SpaceX's Falcon Heavy Center Booster Lacked Ignition Fluid To Light Engines and Land On Platform (latimes.com)
An anonymous reader quotes a report from Los Angeles Times: The center core booster of SpaceX's Falcon Heavy didn't land on a floating sea platform as intended during last week's first test flight because it ran out of ignition fluid, company Chief Executive Elon Musk said Monday. Musk took to Twitter on Monday morning to give a few more updates on the Falcon Heavy's first flight. After liftoff, the rocket's two side boosters touched down simultaneously on land, eliciting cheers and applause from the crowd of SpaceX employees gathered in the company's Hawthorne headquarters, as seen on the launch livestream. Those two boosters, which were used in previous launches of SpaceX's workhorse Falcon 9 rocket, will not be reused again, Musk said in a post-launch news conference last week. But the center core booster ended up hitting the Atlantic Ocean at 300 mph and about 328 feet from the floating platform where it was supposed to land. Musk said Monday that there wasn't enough ignition fluid to light the outer two engines of the booster "after several three engine relights."

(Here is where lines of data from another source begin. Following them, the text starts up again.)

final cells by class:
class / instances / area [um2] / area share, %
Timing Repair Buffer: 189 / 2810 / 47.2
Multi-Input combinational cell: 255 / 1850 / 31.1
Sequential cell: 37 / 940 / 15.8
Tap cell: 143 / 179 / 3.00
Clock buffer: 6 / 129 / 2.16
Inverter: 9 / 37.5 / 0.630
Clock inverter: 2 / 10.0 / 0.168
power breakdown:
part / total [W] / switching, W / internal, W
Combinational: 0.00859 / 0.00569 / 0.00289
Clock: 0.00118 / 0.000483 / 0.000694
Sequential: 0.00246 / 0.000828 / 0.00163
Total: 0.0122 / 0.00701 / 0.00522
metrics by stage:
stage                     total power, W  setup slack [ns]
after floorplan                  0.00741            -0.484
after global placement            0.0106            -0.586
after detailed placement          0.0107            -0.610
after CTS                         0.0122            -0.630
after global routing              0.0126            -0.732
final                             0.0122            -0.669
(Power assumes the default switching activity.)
## config.mk

```make
export PLATFORM = sky130hd
export DESIGN_NAME = cdb_arbiter
export DESIGN_NICKNAME = d
export VERILOG_FILES = /design/src/rtl/cdb_arbiter.sv
export SDC_FILE = /design/constraint.sdc
export NUM_CORES = 1
export LEC_CHECK = 0
export CAP_MARGIN = 20
export CORE_MARGIN = 2
export CORE_UTILIZATION = 32
export DETAILED_ROUTE_END_ITERATION = 16
export GPL_TIMING_DRIVEN = 0
export PLACE_DENSITY = 0.88
export SKIP_CTS_REPAIR_TIMING = 1
export SYNTH_ARGS = -nofsm -noshare
export SYNTH_HDL_FRONTEND = slang
export SYNTH_SLANG_ARGS = --single-unit
```

## constraint.sdc

```tcl
create_clock -name clk -period 1.63 [get_ports clk]
set_input_delay 0.326 -clock clk [delete_from_list [all_inputs] [get_ports clk]]
set_output_delay 0.326 -clock clk [all_outputs]
set_load 0.05 [all_outputs]
```

## src/rtl/cdb_arbiter.sv

```systemverilog
// cdb_arbiter: picks one completed functional-unit result per cycle and
// registers it onto the common data bus snooped by the ROB and stations.
// Build option: define CDB_ARB_ROUND_ROBIN_EN for round-robin selection;
// without it the lowest valid index always wins and no pointer exists.
module cdb_arbiter #(
  parameter int NUM_REQ = 4,
  parameter int TAG_W   = 3,
  parameter int DATA_W  = 32
) (
  input  logic                      clk,
  input  logic                      rst,
  input  logic [NUM_REQ-1:0]        req_valid,
  input  logic [NUM_REQ*TAG_W-1:0]  req_tag,
  input  logic [NUM_REQ*DATA_W-1:0] req_data,
  output logic [NUM_REQ-1:0]        req_ready,
  input  logic                      cdb_ready,
  input  logic                      flush,
  output logic                      cdb_valid,
  output logic [TAG_W-1:0]          cdb_tag,
  output logic [DATA_W-1:0]         cdb_data
);

  localparam int PTR_W = (NUM_REQ > 1) ? $clog2(NUM_REQ) : 1;
  localparam logic [PTR_W-1:0] LAST_IDX = PTR_W'(NUM_REQ - 1);

  logic              cdb_valid_q, cdb_valid_d;
  logic [TAG_W-1:0]  cdb_tag_q, cdb_tag_d;
  logic [DATA_W-1:0] cdb_data_q, cdb_data_d;

  logic              free;
  logic              grant;
  logic              win_found;
  logic [PTR_W-1:0]  win_idx;
  logic [TAG_W-1:0]  sel_tag;
  logic [DATA_W-1:0] sel_data;

`ifdef CDB_ARB_ROUND_ROBIN_EN
  logic [PTR_W-1:0] last_q, last_d;

  // Search last+1, last+2, ... with an explicit wrap, since NUM_REQ may not be a power of two
  always_comb begin
    logic [PTR_W-1:0] idx;
    win_found = 1'b0;
    win_idx   = '0;
    idx       = last_q;
    for (int i = 0; i < NUM_REQ; i++) begin
      idx = (idx == LAST_IDX) ? '0 : idx + PTR_W'(1);
      if (!win_found && req_valid[idx]) begin
        win_found = 1'b1;
        win_idx   = idx;
      end
    end
  end

  // Pointer only moves on an actual grant, so a flush leaves the rotation intact
  always_comb begin
    last_d = grant ? win_idx : last_q;
  end

  // Pointer register; reset value makes requester 0 the first winner
  always_ff @(posedge clk or negedge rst) begin
    if (!rst) last_q <= LAST_IDX;
    else      last_q <= last_d;
  end
`else
  // Fixed priority: lowest valid index wins
  always_comb begin
    win_found = 1'b0;
    win_idx   = '0;
    for (int i = NUM_REQ - 1; i >= 0; i--) begin
      if (req_valid[i]) begin
        win_found = 1'b1;
        win_idx   = PTR_W'(i);
      end
    end
  end
`endif

  // Output slot can take a new result when empty or being consumed this cycle.
  // Grants are held off during reset so nothing transfers that the register cannot capture.
  assign free  = !cdb_valid_q || cdb_ready;
  assign grant = rst && free && !flush && win_found;

  // One-hot grant and winner payload mux; grant depends only on valid/control, never on payload
  always_comb begin
    req_ready = '0;
    sel_tag   = '0;
    sel_data  = '0;
    for (int i = 0; i < NUM_REQ; i++) begin
      if (win_idx == PTR_W'(i)) begin
        req_ready[i] = grant;
        sel_tag      = req_tag[i*TAG_W +: TAG_W];
        sel_data     = req_data[i*DATA_W +: DATA_W];
      end
    end
  end

  // Output register next state: flush beats grant and hold; payload is only rewritten on grant
  always_comb begin
    cdb_valid_d = cdb_valid_q;
    cdb_tag_d   = cdb_tag_q;
    cdb_data_d  = cdb_data_q;
    if (flush) begin
      cdb_valid_d = 1'b0;
    end else if (grant) begin
      cdb_valid_d = 1'b1;
      cdb_tag_d   = sel_tag;
      cdb_data_d  = sel_data;
    end else if (free) begin
      cdb_valid_d = 1'b0;
    end
  end

  // CDB output register
  always_ff @(posedge clk or negedge rst) begin
    if (!rst) begin
      cdb_valid_q <= 1'b0;
      cdb_tag_q   <= '0;
      cdb_data_q  <= '0;
    end else begin
      cdb_valid_q <= cdb_valid_d;
      cdb_tag_q   <= cdb_tag_d;
      cdb_data_q  <= cdb_data_d;
    end
  end

  assign cdb_valid = cdb_valid_q;
  assign cdb_tag   = cdb_tag_q;
  assign cdb_data  = cdb_data_q;

endmodule

```

==> flow_metrics.env, run 1 <==
export IMPL_highest_fanout_seen_on_the_critical_path=5
export IMPL_synthToLayoutAreaGrowth_pct=95.7
export IMPL_drc_errors=0
export IMPL_timing_final_crit_share_pct=108
export IMPL_overflow_left_after_global_routing=0
export IMPL_avgRoutedWirePerCell_um=17.0
export IMPL_grt_max_degree=38
export IMPL_drive_above_1_share_pct=12.4
export IMPL_die_width_um=93.6
export IMPL_final_cell_mix="sky130_fd_sc_hd__clkdlybuf4s50_1, sky130_fd_sc_hd__nand2_1, sky130_fd_sc_hd__dlymetal6s2s_1"
export IMPL_syn_avg_cell_area_um2=7.81
export IMPL_netSwitchingFraction_pct=40.0
export IMPL_finalNetCount=682
export IMPL_routabilityCongestion=0.821
export IMPL_grt_antenna_before_repair=0
export IMPL_p_seq_share_pct=30.4
export IMPL_first_iter_violations=89
export IMPL_num_rows=32
export IMPL_detailed_place_hpwl_um=8060
export IMPL_fillers=652
export IMPL_run_status="finished with violations"
export IMPL_first_global_vias=3313
export IMPL_floorplan_core_area_um2=7770
export IMPL_ctsHtreeMaxLevel=2
export IMPL_setup_tns_final_ns=-0.190
export IMPL_clock_fmax_mhz=570
export IMPL_failing_checks="setup timing"
export IMPL_totalPowerFinal_mw=3.75
export IMPL_synth_async_sr_flop_share_pct=100
export IMPL_grt_setup_unrepaired="yes"
export IMPL_critPathKind="in2out"
export IMPL_period_minus_slack_ns=1.76
export IMPL_setup_violations_final=2
export IMPL_clk_lat_worst_skew_ns=0.30
export IMPL_drt_pre_antenna_iters=4
export IMPL_cts_root_buffer="sky130_fd_sc_hd__clkbuf_8"
export IMPL_intPower_mw=2.25
export IMPL_post_route_util_pct=64.7
export IMPL_cts_sinks=36
export IMPL_postSynthRegisterBits=36
export IMPL_ioPinCount=188
export IMPL_detail_route_vias_per_cell=5.18
export IMPL_min_delay_path_class="in2reg"
export IMPL_timing_hold_worst_path_depth=2
export IMPL_worstPathRequired_ns=1.30
export IMPL_antenna_cells_inserted=0
export IMPL_postLayoutCellArea_um2=5030
export IMPL_numCtsBuffers=5
export IMPL_p_sw_mw=1.50
export IMPL_fp_dieArea_um2=8760
export IMPL_floorplan_initialDensity_pct=33.1
export IMPL_final_setup_worst_slack_ns=-0.126
export IMPL_num_vias=3297
export IMPL_power_ir_vdd_worst_uv=336
export IMPL_mostFrequentLayoutCell="sky130_fd_sc_hd__clkdlybuf4s50_1"
export IMPL_ctsLongestPathBuffers=2
export IMPL_reg2reg_depth=6
export IMPL_share_comb_of_total_power_pct=50.7
export IMPL_clock_power_share_pct=18.9
export IMPL_synth_seq_area_share_pct=35.1
export IMPL_regToRegSetupSlack_ns=0.05
export IMPL_wl_um=10800
export IMPL_worst_slew_margin_rel_pct=59.6
export IMPL_tightest_slew_ns=0.605
export IMPL_fin_cells=636
export IMPL_synth_edf_count=0
export IMPL_yosysWarningCount=0
export IMPL_postPlaceCellArea_um2=4640
export IMPL_worst_hold_slack_ns=0.346
export IMPL_cellPowerDensity_nw_per_um2=745
export IMPL_worstHoldEndpoint="cdb_valid$_DFFE_PN0P_"
export IMPL_i_o_buffers=187
export IMPL_mappedNetlistNets=477
export IMPL_worst_r2r_endpoint="cdb_data[15]$_DFFE_PN0P_"
export IMPL_skew_ns=0.00920
export IMPL_total_placed_cells_including_tap_cells=618
export IMPL_dp_worst_setup_slack_ns=-1.47
export IMPL_netlist_instances=329
export IMPL_grt_util_all_layers_pct=23.0
export IMPL_tritoncts="yes"
export IMPL_final_max_slew_violation_count=0
export IMPL_cts_reportedPaths_clkPinSlew_ns=0.07
export IMPL_end_kind="primary output"
export IMPL_synth_distinct_cells=21
export IMPL_power_leakage_nw=2.45
export IMPL_wire_length_of_the_first_global_routing_pass_um=15800
export IMPL_ys_dominant_reg_cell="sky130_fd_sc_hd__dfrtp_1"
export IMPL_reg2reg_from="cdb_valid$_DFFE_PN0P_"
export IMPL_cap_viol_max_count=0
export IMPL_floorplan_die_height_um=93.6
export IMPL_worst_endpoint_data_arrival_time_ns=1.43
export IMPL_final_antenna_net_count=0
export IMPL_synth_cell_area_um2=2570
export IMPL_hold_viol_final=0
export IMPL_hp_start="flush"
export IMPL_crit_path_start_kind="input port"
## state kept, by name, summed over array words and instances (netlist names)
name,count
cdb_tag,3
cdb_valid,1
cdb_data,32
## kinds of logic after synthesis
logic type	Yosys count	synth area share, %
buffers and inverters	35	7.94
AOI/OAI and AO/OA	108	30.8
and+or+nand+nor	150	26.2
DFF	36	35.1
## area by class of cell
type                            count  area (um2)  share of cell area (%)
Buffer                             29         216                    4.31
Clock buffer                        7        96.3                    1.92
Inverter                            2        7.51                   0.149
Multi-Input combinational cell    258        1570                    31.2
Sequential cell                    36         902                    17.9
Tap cell                          102         128                    2.54
Timing Repair Buffer              202        2110                    41.9
## synthesized netlist by cell type, types with 2 or more instances
| cell type | count | area (um2) |
|---|---|---|
| sky130_fd_sc_hd__o31ai_1 | 35 | 263 |
| sky130_fd_sc_hd__a311oi_1 | 35 | 307 |
| sky130_fd_sc_hd__nand2b_1 | 2 | 12.5 |
| sky130_fd_sc_hd__dfrtp_1 | 36 | 901 |
| sky130_fd_sc_hd__nor2_1 | 37 | 139 |
| sky130_fd_sc_hd__nand2_1 | 71 | 267 |
| sky130_fd_sc_hd__a21oi_1 | 35 | 175 |
| sky130_fd_sc_hd__buf_4 | 2 | 15.0 |
| sky130_fd_sc_hd__clkbuf_1 | 19 | 71.3 |
| sky130_fd_sc_hd__buf_6 | 8 | 90.1 |
| sky130_fd_sc_hd__buf_2 | 4 | 20.0 |
| sky130_fd_sc_hd__nor2b_1 | 36 | 225 |
File: src/rtl/rate_limiter_pkg.sv
// Shared types and helpers for the token-bucket AXI4-Stream rate limiter.
package rate_limiter_pkg;

  typedef enum logic {
    IDLE = 1'b0,
    PKT  = 1'b1
  } state_e;

  // Widest bus the byte counter is sized for; narrower tstrb is zero-extended.
  localparam int unsigned C_MAX_DATA_WIDTH = 1024;
  localparam int unsigned MAX_STRB_W       = C_MAX_DATA_WIDTH / 8;
  localparam int unsigned BYTE_CNT_W       = $clog2(MAX_STRB_W) + 1;

  function automatic logic [BYTE_CNT_W-1:0] popcount(input logic [MAX_STRB_W-1:0] v);
    logic [BYTE_CNT_W-1:0] c;
    c = '0;
    for (int unsigned i = 0; i < MAX_STRB_W; i++) begin
      c = c + {{(BYTE_CNT_W-1){1'b0}}, v[i]};
    end
    return c;
  endfunction

endpackage

File: src/rtl/token_bucket.sv
// Interval counter, refill strobe and saturating signed byte bucket.
module token_bucket
  import rate_limiter_pkg::*;
#(
  parameter int unsigned C_TOKEN_WIDTH    = 32,
  parameter int unsigned C_INTERVAL_WIDTH = 16
) (
  input  logic                              clk,
  input  logic                              rst,
  input  logic                              sw_rst,
  input  logic [C_TOKEN_WIDTH-1:0]          cfg_tokens,
  input  logic [C_INTERVAL_WIDTH-1:0]       cfg_interval,
  input  logic [C_TOKEN_WIDTH-1:0]          cfg_bucket_max,
  input  logic [C_TOKEN_WIDTH:0]            debit,
  output logic signed [C_TOKEN_WIDTH:0]     bucket_level
);

  localparam int unsigned SW = C_TOKEN_WIDTH + 3;

  logic [C_INTERVAL_WIDTH-1:0] cnt_q, cnt_d, cnt_last;
  logic                        stb;
  logic signed [C_TOKEN_WIDTH:0] bucket_q, bucket_d;
  logic signed [SW-1:0] b_ext, r_ext, d_ext, ceil_ext, floor_ext, sum;

  always_comb begin
    cnt_last = (cfg_interval == '0) ? '0 : cfg_interval - 1'b1;
    stb      = (cnt_q == cnt_last);
    cnt_d    = stb ? '0 : cnt_q + 1'b1;

    // Three guard bits hold bucket + refill - debit without overflow.
    b_ext     = {{2{bucket_q[C_TOKEN_WIDTH]}}, bucket_q};
    r_ext     = stb ? {3'b000, cfg_tokens} : '0;
    d_ext     = {2'b00, debit};
    ceil_ext  = {3'b000, cfg_bucket_max};
    floor_ext = {3'b111, {C_TOKEN_WIDTH{1'b0}}};
    sum       = b_ext + r_ext - d_ext;

    if (sum > ceil_ext) begin
      bucket_d = {1'b0, cfg_bucket_max};
    end else if (sum < floor_ext) begin
      bucket_d = {1'b1, {C_TOKEN_WIDTH{1'b0}}};
    end else begin
      bucket_d = sum[C_TOKEN_WIDTH:0];
    end

    if (sw_rst) begin
      bucket_d = '0;
      cnt_d    = '0;
    end
  end

  always_ff @(posedge clk or posedge rst) begin
    if (rst) begin
      cnt_q    <= '0;
      bucket_q <= '0;
    end else begin
      cnt_q    <= cnt_d;
      bucket_q <= bucket_d;
    end
  end

  assign bucket_level = bucket_q;

endmodule
### config.mk
export PLATFORM = sky130hd
export DESIGN_NAME = led_scan_monitor_flat
export DESIGN_NICKNAME = d
export VERILOG_FILES = /design/src/rtl/led_scan_pkg.sv /design/src/rtl/led_scan_monitor_if.sv /design/src/rtl/led_period_div.sv /design/src/rtl/led_scan_monitor.sv /design/src/flat_wrapper.sv
export SDC_FILE = /design/constraint.sdc
export NUM_CORES = 1
export LEC_CHECK = 0
export CAP_MARGIN = 10
export CELL_PAD_IN_SITES_DETAIL_PLACEMENT = 1
export CELL_PAD_IN_SITES_GLOBAL_PLACEMENT = 2
export CORE_UTILIZATION = 41
export CTS_CLUSTER_DIAMETER = 200
export DETAILED_ROUTE_END_ITERATION = 7
export PLACE_DENSITY_LB_ADDON = 0.1
export RECOVER_POWER = 50
export SLEW_MARGIN = 20
export SYNTH_ARGS = -nofsm -noshare
export SYNTH_HDL_FRONTEND = slang
export SYNTH_HIERARCHICAL = 1
export SYNTH_SLANG_ARGS = --single-unit
export TNS_END_PERCENT = 1
### constraint.sdc
create_clock -name CLOCK_50 -period 7.3 [get_ports CLOCK_50]
set_clock_uncertainty 0.1 [all_clocks]
set_input_delay 0.73 -clock CLOCK_50 [delete_from_list [all_inputs] [get_ports CLOCK_50]]
set_output_delay 0.73 -clock CLOCK_50 [all_outputs]
set_load 0.005 [all_outputs]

Sorry guys, this isn't horseshoes or hand grenades.
It's rocket science.
Faster! Faster! Faster would be better!
They really shouldn't have used all the fluid on the flamethrower tests
They did. Well, at least the engineers did.
There are two types of countries: those that use the metric system, and those that lose wars to Vietnamese farmers.
Which category do you put France in?